(Stored data entries)
□ □ □ □ □
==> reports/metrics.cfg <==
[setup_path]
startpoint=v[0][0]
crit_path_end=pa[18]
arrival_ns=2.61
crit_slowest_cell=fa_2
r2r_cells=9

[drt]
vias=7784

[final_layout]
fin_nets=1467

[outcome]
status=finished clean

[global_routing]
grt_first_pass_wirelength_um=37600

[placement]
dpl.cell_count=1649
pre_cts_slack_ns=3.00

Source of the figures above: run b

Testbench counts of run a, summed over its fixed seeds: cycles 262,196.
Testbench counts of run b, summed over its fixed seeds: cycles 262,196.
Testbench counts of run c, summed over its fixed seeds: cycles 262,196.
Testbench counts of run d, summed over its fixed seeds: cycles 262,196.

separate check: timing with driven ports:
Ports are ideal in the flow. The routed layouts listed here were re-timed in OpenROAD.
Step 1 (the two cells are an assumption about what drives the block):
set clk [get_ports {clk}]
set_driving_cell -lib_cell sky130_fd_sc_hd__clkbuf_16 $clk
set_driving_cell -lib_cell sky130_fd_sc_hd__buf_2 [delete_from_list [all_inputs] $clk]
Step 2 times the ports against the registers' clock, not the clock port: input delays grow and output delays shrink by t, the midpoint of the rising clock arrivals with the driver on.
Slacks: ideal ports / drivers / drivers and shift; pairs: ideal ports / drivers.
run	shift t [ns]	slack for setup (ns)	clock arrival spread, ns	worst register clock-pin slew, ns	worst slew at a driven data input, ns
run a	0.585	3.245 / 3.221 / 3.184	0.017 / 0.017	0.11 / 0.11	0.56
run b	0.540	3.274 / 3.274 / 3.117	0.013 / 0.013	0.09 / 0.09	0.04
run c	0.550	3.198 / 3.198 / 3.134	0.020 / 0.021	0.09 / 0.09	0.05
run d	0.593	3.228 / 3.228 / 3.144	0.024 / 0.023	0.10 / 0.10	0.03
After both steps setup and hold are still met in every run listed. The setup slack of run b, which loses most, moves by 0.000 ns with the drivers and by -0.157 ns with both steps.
□ □ □ □ □
- **Problem details**
Nothing but the lines with "drivers" should be returned, copied from the entries above.

- **Result for this task**
Slacks: ideal ports / drivers / drivers and shift; pairs: ideal ports / drivers.
After both steps setup and hold are still met in every run listed. The setup slack of run b, which loses most, moves by 0.000 ns with the drivers and by -0.157 ns with both steps.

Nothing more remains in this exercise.